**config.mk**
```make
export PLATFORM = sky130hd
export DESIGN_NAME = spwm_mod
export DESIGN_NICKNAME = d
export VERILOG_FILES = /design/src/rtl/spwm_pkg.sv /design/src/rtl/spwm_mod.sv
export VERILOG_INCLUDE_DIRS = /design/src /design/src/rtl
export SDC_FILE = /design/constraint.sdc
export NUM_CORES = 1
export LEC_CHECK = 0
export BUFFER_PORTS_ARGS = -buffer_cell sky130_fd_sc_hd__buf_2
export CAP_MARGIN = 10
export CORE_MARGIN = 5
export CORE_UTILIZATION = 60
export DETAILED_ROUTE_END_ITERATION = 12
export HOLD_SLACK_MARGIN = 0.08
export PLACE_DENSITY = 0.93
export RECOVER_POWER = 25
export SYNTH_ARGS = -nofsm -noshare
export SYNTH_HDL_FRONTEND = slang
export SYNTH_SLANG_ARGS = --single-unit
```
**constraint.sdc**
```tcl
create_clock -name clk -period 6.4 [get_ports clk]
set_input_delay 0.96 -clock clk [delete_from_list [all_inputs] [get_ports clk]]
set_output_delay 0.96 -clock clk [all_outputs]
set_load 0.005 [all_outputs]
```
####################
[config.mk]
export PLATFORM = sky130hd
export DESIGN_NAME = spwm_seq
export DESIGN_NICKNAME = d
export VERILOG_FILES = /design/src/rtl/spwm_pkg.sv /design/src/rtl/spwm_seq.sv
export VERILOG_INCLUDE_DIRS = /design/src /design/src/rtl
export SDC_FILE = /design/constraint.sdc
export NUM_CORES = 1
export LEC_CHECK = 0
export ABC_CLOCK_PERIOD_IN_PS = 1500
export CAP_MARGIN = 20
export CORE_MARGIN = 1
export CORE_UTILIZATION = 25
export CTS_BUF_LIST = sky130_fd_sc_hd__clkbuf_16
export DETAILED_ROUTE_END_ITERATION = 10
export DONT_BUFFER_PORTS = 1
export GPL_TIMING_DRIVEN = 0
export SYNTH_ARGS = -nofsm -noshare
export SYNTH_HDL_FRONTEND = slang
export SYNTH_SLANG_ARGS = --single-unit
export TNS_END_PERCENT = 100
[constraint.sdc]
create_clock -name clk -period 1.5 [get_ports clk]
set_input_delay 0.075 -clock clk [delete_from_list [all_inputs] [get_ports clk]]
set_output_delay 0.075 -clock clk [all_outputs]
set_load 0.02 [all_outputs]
####################
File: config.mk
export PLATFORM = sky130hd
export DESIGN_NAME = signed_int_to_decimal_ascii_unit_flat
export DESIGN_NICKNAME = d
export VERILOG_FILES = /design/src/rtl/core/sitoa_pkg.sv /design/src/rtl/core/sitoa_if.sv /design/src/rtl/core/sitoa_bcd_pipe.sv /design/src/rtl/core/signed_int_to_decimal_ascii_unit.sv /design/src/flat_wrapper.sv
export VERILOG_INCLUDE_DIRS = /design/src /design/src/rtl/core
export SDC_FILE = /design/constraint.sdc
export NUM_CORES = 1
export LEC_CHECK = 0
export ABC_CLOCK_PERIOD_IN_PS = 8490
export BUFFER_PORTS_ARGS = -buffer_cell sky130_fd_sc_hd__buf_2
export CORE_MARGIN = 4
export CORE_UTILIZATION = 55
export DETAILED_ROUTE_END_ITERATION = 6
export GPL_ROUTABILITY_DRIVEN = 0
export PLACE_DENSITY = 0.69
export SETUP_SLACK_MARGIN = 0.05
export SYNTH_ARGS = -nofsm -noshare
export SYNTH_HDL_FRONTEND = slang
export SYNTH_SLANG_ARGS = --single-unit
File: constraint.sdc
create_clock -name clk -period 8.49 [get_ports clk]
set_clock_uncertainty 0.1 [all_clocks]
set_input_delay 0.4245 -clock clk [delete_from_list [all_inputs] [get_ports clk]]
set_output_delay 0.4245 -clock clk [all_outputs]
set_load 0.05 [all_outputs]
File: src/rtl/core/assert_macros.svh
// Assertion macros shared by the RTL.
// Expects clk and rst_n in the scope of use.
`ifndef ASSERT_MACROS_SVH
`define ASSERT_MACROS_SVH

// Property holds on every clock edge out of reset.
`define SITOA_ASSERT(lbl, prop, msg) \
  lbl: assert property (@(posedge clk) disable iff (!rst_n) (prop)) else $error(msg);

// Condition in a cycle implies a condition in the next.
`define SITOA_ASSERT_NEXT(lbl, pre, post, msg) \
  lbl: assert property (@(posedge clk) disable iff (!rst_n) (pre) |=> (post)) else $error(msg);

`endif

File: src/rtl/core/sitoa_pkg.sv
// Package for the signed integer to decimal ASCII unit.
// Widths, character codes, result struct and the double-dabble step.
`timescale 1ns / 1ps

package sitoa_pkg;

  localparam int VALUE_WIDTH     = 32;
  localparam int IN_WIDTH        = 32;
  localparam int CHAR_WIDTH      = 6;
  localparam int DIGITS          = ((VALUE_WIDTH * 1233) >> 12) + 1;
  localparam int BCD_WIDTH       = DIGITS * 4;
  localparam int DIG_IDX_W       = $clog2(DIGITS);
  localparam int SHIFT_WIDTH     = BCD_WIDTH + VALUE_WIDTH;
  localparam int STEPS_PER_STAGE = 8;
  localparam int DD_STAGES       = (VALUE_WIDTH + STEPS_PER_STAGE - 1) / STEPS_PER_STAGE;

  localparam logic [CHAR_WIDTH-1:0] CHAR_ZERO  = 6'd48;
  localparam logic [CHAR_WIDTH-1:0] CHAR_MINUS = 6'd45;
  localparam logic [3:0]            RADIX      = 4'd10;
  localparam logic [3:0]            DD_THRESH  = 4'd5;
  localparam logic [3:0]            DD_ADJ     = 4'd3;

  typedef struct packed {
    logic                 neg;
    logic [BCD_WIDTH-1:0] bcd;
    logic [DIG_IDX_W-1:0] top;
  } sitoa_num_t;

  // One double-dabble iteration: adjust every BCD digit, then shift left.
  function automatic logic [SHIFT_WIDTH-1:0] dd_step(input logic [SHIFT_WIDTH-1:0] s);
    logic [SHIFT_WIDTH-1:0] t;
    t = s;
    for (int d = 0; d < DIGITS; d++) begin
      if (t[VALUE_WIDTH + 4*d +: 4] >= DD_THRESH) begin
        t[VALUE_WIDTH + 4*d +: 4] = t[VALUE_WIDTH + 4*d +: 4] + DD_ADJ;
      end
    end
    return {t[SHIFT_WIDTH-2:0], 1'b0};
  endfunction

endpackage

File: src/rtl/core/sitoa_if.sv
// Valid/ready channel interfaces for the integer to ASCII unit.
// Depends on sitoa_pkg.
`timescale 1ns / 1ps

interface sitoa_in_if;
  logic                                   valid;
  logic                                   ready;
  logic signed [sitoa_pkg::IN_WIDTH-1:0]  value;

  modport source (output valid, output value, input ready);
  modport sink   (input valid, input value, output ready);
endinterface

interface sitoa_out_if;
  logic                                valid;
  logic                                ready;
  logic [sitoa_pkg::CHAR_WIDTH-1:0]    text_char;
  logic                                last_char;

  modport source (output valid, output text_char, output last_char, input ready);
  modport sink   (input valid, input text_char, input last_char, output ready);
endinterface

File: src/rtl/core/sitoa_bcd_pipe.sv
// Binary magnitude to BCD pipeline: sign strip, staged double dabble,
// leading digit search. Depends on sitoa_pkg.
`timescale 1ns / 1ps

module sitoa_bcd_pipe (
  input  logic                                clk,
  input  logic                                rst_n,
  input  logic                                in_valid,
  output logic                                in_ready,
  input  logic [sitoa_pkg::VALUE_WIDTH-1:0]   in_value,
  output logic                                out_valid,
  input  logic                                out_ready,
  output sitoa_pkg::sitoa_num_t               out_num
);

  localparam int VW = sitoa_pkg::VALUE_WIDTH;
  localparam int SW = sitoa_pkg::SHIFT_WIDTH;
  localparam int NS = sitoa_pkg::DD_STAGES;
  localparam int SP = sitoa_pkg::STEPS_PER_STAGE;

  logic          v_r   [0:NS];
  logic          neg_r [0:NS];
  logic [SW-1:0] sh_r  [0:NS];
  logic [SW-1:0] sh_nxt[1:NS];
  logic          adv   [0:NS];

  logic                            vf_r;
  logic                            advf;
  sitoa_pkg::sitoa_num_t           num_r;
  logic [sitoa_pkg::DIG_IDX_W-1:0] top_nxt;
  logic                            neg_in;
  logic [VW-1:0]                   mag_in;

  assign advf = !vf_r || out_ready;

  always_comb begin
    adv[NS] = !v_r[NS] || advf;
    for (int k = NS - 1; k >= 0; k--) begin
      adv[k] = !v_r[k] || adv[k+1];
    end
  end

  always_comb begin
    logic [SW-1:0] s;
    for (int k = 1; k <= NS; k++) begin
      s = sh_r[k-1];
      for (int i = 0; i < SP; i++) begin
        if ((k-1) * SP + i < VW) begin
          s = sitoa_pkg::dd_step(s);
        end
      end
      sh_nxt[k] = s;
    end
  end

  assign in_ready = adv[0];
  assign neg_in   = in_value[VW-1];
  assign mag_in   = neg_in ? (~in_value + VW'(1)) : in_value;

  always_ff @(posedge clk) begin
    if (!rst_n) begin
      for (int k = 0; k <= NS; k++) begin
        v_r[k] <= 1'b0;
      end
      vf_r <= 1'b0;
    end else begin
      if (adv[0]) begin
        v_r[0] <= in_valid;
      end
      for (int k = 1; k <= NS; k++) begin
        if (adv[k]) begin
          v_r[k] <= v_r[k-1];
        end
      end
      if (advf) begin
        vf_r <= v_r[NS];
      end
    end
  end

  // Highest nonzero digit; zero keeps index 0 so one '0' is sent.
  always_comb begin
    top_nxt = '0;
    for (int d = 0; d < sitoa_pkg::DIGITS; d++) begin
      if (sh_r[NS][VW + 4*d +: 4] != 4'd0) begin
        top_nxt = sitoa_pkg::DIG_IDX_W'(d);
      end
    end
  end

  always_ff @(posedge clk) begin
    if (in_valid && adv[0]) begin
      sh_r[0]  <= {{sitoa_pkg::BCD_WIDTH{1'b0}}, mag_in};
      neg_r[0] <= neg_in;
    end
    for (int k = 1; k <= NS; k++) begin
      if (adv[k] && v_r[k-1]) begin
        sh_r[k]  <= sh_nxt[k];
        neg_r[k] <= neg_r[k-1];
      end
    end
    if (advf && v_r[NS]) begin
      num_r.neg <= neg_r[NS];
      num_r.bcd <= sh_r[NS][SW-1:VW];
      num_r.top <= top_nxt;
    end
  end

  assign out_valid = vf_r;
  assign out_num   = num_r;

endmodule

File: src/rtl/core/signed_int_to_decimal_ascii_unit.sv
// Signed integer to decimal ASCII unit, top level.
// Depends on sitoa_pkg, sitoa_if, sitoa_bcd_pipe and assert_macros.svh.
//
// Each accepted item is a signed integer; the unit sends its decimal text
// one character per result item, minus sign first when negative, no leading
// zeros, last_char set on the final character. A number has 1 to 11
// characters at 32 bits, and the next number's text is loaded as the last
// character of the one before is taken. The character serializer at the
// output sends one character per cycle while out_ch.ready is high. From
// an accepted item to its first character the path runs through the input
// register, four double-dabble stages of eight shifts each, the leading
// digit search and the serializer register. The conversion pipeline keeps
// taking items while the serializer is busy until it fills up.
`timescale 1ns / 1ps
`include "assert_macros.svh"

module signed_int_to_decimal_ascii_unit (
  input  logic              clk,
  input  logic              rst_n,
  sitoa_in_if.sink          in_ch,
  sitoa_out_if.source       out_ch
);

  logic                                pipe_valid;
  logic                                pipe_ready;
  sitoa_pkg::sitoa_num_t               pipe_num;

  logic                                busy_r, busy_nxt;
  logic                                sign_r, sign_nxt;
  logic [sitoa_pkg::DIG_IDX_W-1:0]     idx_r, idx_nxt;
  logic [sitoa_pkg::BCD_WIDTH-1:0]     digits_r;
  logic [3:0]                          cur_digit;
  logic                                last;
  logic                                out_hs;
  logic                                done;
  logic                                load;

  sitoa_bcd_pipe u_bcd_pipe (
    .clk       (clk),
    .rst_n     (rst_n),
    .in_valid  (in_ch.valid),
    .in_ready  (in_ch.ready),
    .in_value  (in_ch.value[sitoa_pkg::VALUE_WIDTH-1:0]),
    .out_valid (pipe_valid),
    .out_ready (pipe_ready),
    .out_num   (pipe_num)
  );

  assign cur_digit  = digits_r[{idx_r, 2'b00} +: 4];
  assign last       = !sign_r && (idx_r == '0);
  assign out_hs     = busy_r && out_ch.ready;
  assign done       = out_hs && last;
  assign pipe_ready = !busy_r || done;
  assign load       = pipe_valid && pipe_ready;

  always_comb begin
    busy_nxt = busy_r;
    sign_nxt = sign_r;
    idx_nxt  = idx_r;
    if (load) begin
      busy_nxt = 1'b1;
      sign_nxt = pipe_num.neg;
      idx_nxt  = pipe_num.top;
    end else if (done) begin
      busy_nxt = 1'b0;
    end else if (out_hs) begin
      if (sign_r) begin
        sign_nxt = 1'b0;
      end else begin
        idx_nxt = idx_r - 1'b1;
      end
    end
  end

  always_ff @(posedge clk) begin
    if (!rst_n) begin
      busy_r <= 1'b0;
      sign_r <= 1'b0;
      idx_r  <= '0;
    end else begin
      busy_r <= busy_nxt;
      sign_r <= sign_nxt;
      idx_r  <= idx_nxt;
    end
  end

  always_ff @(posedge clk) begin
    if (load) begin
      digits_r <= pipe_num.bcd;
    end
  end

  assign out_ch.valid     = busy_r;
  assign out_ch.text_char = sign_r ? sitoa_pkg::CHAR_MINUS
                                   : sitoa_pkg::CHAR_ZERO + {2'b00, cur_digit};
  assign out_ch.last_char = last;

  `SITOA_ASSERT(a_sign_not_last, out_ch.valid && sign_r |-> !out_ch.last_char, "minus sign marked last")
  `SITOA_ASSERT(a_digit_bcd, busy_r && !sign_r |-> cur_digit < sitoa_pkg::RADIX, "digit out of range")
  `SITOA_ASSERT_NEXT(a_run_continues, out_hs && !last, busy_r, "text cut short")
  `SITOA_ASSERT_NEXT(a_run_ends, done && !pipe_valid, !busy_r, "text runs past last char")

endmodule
####################
Assignment: Beginning at the line with "export DONT_BUFFER_PORTS = 1" and stopping after the line with "set_load 0.02 [all_outputs]", please write out every line of the data above exactly and nothing else.

Final answer:
export DONT_BUFFER_PORTS = 1
export GPL_TIMING_DRIVEN = 0
export SYNTH_ARGS = -nofsm -noshare
export SYNTH_HDL_FRONTEND = slang
export SYNTH_SLANG_ARGS = --single-unit
export TNS_END_PERCENT = 100
[constraint.sdc]
create_clock -name clk -period 1.5 [get_ports clk]
set_input_delay 0.075 -clock clk [delete_from_list [all_inputs] [get_ports clk]]
set_output_delay 0.075 -clock clk [all_outputs]
set_load 0.02 [all_outputs]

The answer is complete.